BIDEN, asking Congress to pass measures he said would reduce gun violence: “Repeal the liability shield that makes gun manufacturers the only industry in America that can’t be sued, the only one.”

THE FACTS: That’s false. While gun manufacturers do have legal protections from being held liable for injuries caused by criminal misuse of their weapons thanks to the 2005 Protection of Lawful Commerce in Arms Act, they are not exempt or immune from being sued. The law includes six exceptions where manufacturers or dealers can be held liable for damages that their weapons cause, including defects or damages in the design of the gun, negligence, or breach of contract or warranty regarding the purchase of a gun.

Families of the victims of the Sandy Hook Elementary School shooting in Newtown, Connecticut, sued gunmaker Remington, alleging “wrongful marketing” of firearms, and last month agreed to a $73 million settlement.

Infrastructure law, part one

BIDEN on the infrastructure bill: “The single biggest investment in history was a bipartisan effort.”

THE FACTS: No, it wasn’t that historic.

Biden’s infrastructure bill was big, adding $550 billion in fresh spending on roads, bridges, and broadband internet over five years. But measured as a proportion of the U.S. economy, it is slightly below the 1.36% of the nation’s gross domestic product that was spent on infrastructure, on average, during the first four years of the New Deal, according to an analysis by the Brookings Institution. It is even further below the roughly 2% spent on infrastructure in the late 1970s and early 1980s.

Infrastructure law, part two

BIDEN, promoting his $1 trillion infrastructure law: “We’re done talking about infrastructure weeks. We’re now talking about an infrastructure decade. … We’ll build a national network of 500,000 electric vehicle charging stations.”

THE FACTS: Not so fast.

The bipartisan legislation approved by Congress ended up providing just half of the $15 billion that Biden had envisioned to fulfill a campaign promise of 500,000 charging stations by 2030.

Biden’s Build Back Better proposal aimed to fill the gap by adding back billions to pay for charging stations. But Sen. Joe Manchin, D-W.Va., in December declared that bill dead in its present form because of the cost.

Administration officials now say the infrastructure law will help pave the way for up to 500,000 charging outlets by 2030. That’s different than charging stations, which could have several outlets. They say private investments could help fill the gap. Currently there are more than 100,000 EV outlets in the U.S.

The Transportation Department’s plan asks states to build a nationwide network of EV charging stations that would place new or upgraded ones every 50 miles along interstate highways. The $5 billion in federal money over five years relies on cooperation from sprawling rural communities in the U.S., which are less likely to own EVs because of their typically higher price.

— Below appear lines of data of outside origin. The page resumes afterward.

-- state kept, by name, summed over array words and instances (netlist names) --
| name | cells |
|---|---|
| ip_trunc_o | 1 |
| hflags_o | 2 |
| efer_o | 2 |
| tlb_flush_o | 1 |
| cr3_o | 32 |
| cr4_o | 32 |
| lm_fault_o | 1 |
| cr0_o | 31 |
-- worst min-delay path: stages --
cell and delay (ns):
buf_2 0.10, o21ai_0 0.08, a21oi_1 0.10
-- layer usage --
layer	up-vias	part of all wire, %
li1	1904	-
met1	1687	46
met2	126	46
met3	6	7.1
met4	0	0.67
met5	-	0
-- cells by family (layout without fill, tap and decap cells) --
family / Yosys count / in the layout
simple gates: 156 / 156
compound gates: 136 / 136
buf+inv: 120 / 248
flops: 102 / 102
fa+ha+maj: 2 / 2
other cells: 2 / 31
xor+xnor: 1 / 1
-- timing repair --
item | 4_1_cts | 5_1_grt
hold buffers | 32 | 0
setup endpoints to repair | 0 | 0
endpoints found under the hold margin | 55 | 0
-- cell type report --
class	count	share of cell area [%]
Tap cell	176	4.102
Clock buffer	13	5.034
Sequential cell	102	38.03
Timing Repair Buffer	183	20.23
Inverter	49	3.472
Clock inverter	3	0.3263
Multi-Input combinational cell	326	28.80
<file path="config.mk">
export PLATFORM = sky130hd
export DESIGN_NAME = alsu16
export DESIGN_NICKNAME = d
export VERILOG_FILES = /design/src/rtl/alsu16_pkg.sv /design/src/rtl/alsu16_arith.sv /design/src/rtl/alsu16_logic.sv /design/src/rtl/alsu16_shift.sv /design/src/rtl/alsu16.sv
export SDC_FILE = /design/constraint.sdc
export NUM_CORES = 1
export LEC_CHECK = 0
export BUFFER_PORTS_ARGS = -buffer_cell sky130_fd_sc_hd__clkbuf_2
export CAP_MARGIN = 0
export CORE_AREA = 2 2 79 81
export DETAILED_ROUTE_END_ITERATION = 6
export DIE_AREA = 0 0 81 83
export MAX_ROUTING_LAYER = met4
export PLACE_DENSITY = 0.72
export SLEW_MARGIN = 20
export SYNTH_ARGS = -nofsm -noshare
export SYNTH_HDL_FRONTEND = slang
export SYNTH_HIERARCHICAL = 1
export SYNTH_SLANG_ARGS = --single-unit
</file>
<file path="constraint.sdc">
create_clock -name vclk -period 4.8
set_input_delay 0 -clock vclk [all_inputs]
set_output_delay 0 -clock vclk [all_outputs]
set_load 0.02 [all_outputs]
</file>
<file path="src/rtl/alsu16_pkg.sv">
// Package: shared function-code layout for the arithmetic logic shift unit.
// The upper two bits of the code select a sub-unit; the lower two select the
// operation inside it. Values are fixed because the datapath decodes them.
package alsu16_pkg;

    typedef enum logic [1:0] {
        GRP_ARITH = 2'b00,
        GRP_LOGIC = 2'b01,
        GRP_SHR   = 2'b10,
        GRP_SHL   = 2'b11
    } alsu_grp_e;

    localparam logic [3:0] FN_PASS_INC = 4'b0000;
    localparam logic [3:0] FN_ADD      = 4'b0001;
    localparam logic [3:0] FN_SUB      = 4'b0010;
    localparam logic [3:0] FN_DEC      = 4'b0011;
    localparam logic [3:0] FN_AND      = 4'b0100;
    localparam logic [3:0] FN_OR       = 4'b0101;
    localparam logic [3:0] FN_XOR      = 4'b0110;
    localparam logic [3:0] FN_NOT      = 4'b0111;
    localparam logic [3:0] FN_SHR      = 4'b1000;
    localparam logic [3:0] FN_ROR      = 4'b1001;
    localparam logic [3:0] FN_RORC     = 4'b1010;
    localparam logic [3:0] FN_ASR      = 4'b1011;
    localparam logic [3:0] FN_SHL      = 4'b1100;
    localparam logic [3:0] FN_ROL      = 4'b1101;
    localparam logic [3:0] FN_ROLC     = 4'b1110;
    localparam logic [3:0] FN_ASL      = 4'b1111;

endpackage

</file>
<file path="src/rtl/alsu16_arith.sv">
// Arithmetic sub-unit: one adder whose second operand is 0, B, ~B or all-ones,
// selected by op, plus the carry input. Reports the carry out of the MSB and
// two's-complement overflow of the addition actually performed.
// Assumes: WIDTH >= 2; purely combinational.
module alsu16_arith #(
    parameter int WIDTH = 16
) (
    input  logic [WIDTH-1:0] a_i,
    input  logic [WIDTH-1:0] b_i,
    input  logic [1:0]       op_i,
    input  logic             cin_i,
    output logic [WIDTH-1:0] res_o,
    output logic             cout_o,
    output logic             ovf_o
);

    localparam int MSB = WIDTH - 1;

    logic [WIDTH-1:0] b_eff;
    logic [WIDTH:0]   sum;

    // Pick the second adder operand for the requested operation.
    always_comb begin
        unique case (op_i)
            2'b00:   b_eff = '0;
            2'b01:   b_eff = b_i;
            2'b10:   b_eff = ~b_i;
            default: b_eff = '1;
        endcase
    end

    // Single carry chain shared by all four arithmetic operations.
    always_comb begin
        sum    = {1'b0, a_i} + {1'b0, b_eff} + {{WIDTH{1'b0}}, cin_i};
        res_o  = sum[MSB:0];
        cout_o = sum[WIDTH];
        ovf_o  = (a_i[MSB] == b_eff[MSB]) && (sum[MSB] != a_i[MSB]);
    end

    // Identity checks on the pass-through encodings.
    always_comb begin
        if (op_i == 2'b00 && !cin_i)
            AST_PASS_NO_CARRY: assert (res_o == a_i && !cout_o && !ovf_o) else $error("pass A altered");
        if (op_i == 2'b11 && cin_i)
            AST_DEC_PLUS_ONE_IDENTITY: assert (res_o == a_i) else $error("A-1+1 not A");
    end

endmodule

</file>
<file path="src/rtl/alsu16_logic.sv">
// Logic sub-unit: bitwise AND, OR, XOR of A and B, or the inverse of A.
// Assumes: purely combinational; flags for this group are produced at the top.
module alsu16_logic #(
    parameter int WIDTH = 16
) (
    input  logic [WIDTH-1:0] a_i,
    input  logic [WIDTH-1:0] b_i,
    input  logic [1:0]       op_i,
    output logic [WIDTH-1:0] res_o
);

    // Bitwise operation chosen by op.
    always_comb begin
        unique case (op_i)
            2'b00:   res_o = a_i & b_i;
            2'b01:   res_o = a_i | b_i;
            2'b10:   res_o = a_i ^ b_i;
            default: res_o = ~a_i;
        endcase
    end

endmodule

</file>
<file path="src/rtl/alsu16_shift.sv">
// Shift/rotate sub-unit for one direction (LEFT=0: right, LEFT=1: left).
// op picks the bit that enters: 0, the wrapped bit, the carry input, or the
// arithmetic fill. The bit pushed out becomes the carry. Only an arithmetic
// left shift reports overflow (sign change).
// Assumes: WIDTH >= 2; single-place moves only.
module alsu16_shift #(
    parameter int WIDTH = 16,
    parameter bit LEFT  = 1'b0
) (
    input  logic [WIDTH-1:0] a_i,
    input  logic [1:0]       op_i,
    input  logic             cin_i,
    output logic [WIDTH-1:0] res_o,
    output logic             cout_o,
    output logic             ovf_o
);

    localparam int MSB = WIDTH - 1;

    logic fill;

    generate
        if (LEFT) begin : g_left
            // Choose the bit entering position 0.
            always_comb begin
                unique case (op_i)
                    2'b01:   fill = a_i[MSB];
                    2'b10:   fill = cin_i;
                    default: fill = 1'b0;
                endcase
            end
            // Move left by one and report the bit leaving the MSB.
            always_comb begin
                res_o  = {a_i[MSB-1:0], fill};
                cout_o = a_i[MSB];
                ovf_o  = (op_i == 2'b11) ? (a_i[MSB] ^ a_i[MSB-1]) : 1'b0;
            end
        end else begin : g_right
            // Choose the bit entering the MSB.
            always_comb begin
                unique case (op_i)
                    2'b01:   fill = a_i[0];
                    2'b10:   fill = cin_i;
                    2'b11:   fill = a_i[MSB];
                    default: fill = 1'b0;
                endcase
            end
            // Move right by one and report the bit leaving position 0.
            always_comb begin
                res_o  = {fill, a_i[MSB:1]};
                cout_o = a_i[0];
                ovf_o  = 1'b0;
            end
        end
    endgenerate

endmodule

</file>
<file path="src/rtl/alsu16.sv">
// Top of the arithmetic logic shift unit. All four sub-units compute in
// parallel; fsel_i[3:2] selects which one drives the result, carry and
// overflow. Zero and sign are derived once from the selected result.
// Assumes: WIDTH >= 2; purely combinational, no clock or reset.
module alsu16
    import alsu16_pkg::*;
#(
    parameter int WIDTH = 16
) (
    input  logic [WIDTH-1:0] opa_i,
    input  logic [WIDTH-1:0] opb_i,
    input  logic [3:0]       fsel_i,
    input  logic             cin_i,
    output logic [WIDTH-1:0] res_o,
    output logic             ovf_o,
    output logic             neg_o,
    output logic             zero_o,
    output logic             cout_o
);

    localparam int MSB = WIDTH - 1;

    logic [WIDTH-1:0] ar_res, lg_res, sr_res, sl_res;
    logic             ar_c, ar_v, sr_c, sr_v, sl_c, sl_v;
    alsu_grp_e        grp;
    logic [1:0]       op;

    assign grp = alsu_grp_e'(fsel_i[3:2]);
    assign op  = fsel_i[1:0];

    alsu16_arith #(.WIDTH(WIDTH)) u_arith (
        .a_i(opa_i), .b_i(opb_i), .op_i(op), .cin_i(cin_i),
        .res_o(ar_res), .cout_o(ar_c), .ovf_o(ar_v)
    );

    alsu16_logic #(.WIDTH(WIDTH)) u_logic (
        .a_i(opa_i), .b_i(opb_i), .op_i(op), .res_o(lg_res)
    );

    alsu16_shift #(.WIDTH(WIDTH), .LEFT(1'b0)) u_shr (
        .a_i(opa_i), .op_i(op), .cin_i(cin_i),
        .res_o(sr_res), .cout_o(sr_c), .ovf_o(sr_v)
    );

    alsu16_shift #(.WIDTH(WIDTH), .LEFT(1'b1)) u_shl (
        .a_i(opa_i), .op_i(op), .cin_i(cin_i),
        .res_o(sl_res), .cout_o(sl_c), .ovf_o(sl_v)
    );

    // Route the selected sub-unit's result, carry and overflow to the outputs.
    always_comb begin
        unique case (grp)
            GRP_ARITH: begin res_o = ar_res; cout_o = ar_c; ovf_o = ar_v; end
            GRP_LOGIC: begin res_o = lg_res; cout_o = 1'b0; ovf_o = 1'b0; end
            GRP_SHR:   begin res_o = sr_res; cout_o = sr_c; ovf_o = sr_v; end
            default:   begin res_o = sl_res; cout_o = sl_c; ovf_o = sl_v; end
        endcase
    end

    // Zero and sign flags from the selected result.
    always_comb begin
        zero_o = ~|res_o;
        neg_o  = res_o[MSB];
    end

    // Cross-unit consistency checks.
    always_comb begin
        if (grp == GRP_LOGIC)
            AST_LOGIC_FLAGS_CLEAR: assert (!cout_o && !ovf_o) else $error("logic flags set");
        if (fsel_i == FN_NOT)
            AST_NOT_COMPLEMENT: assert ((res_o ^ opa_i) == {WIDTH{1'b1}}) else $error("NOT wrong");
        if (fsel_i == FN_ROR)
            AST_ROR_WRAP: assert (res_o[MSB] == cout_o) else $error("ror wrap");
        if (fsel_i == FN_ROL)
            AST_ROL_WRAP: assert (res_o[0] == cout_o) else $error("rol wrap");
        if (zero_o)
            AST_ZERO_NOT_NEG: assert (!neg_o) else $error("zero and negative");
    end

endmodule

</file>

States are expected to start construction as early as fall.

Republican response

IOWA GOV. KIM REYNOLDS, criticizing the Biden administration’s handling of immigration and boasting about Republican governors’ attention to the issue: “We’ve actually gone to the border — something that our president and vice president have yet to do since taking office.”

THE FACTS: Not true. Vice President Kamala Harris visited the border last year. Biden hasn’t gone yet.

Harris toured a Customs and Border Protection processing center in El Paso, Texas, and met migrant children there. She also stopped by an intake center on the border and held a discussion with local community organizations.

The half-day trip in June came after months of criticism from Republicans and some in her own party over her absence and that of Biden from the border at a time when immigration officers have logged record numbers of encounters with migrants attempting to cross into the U.S.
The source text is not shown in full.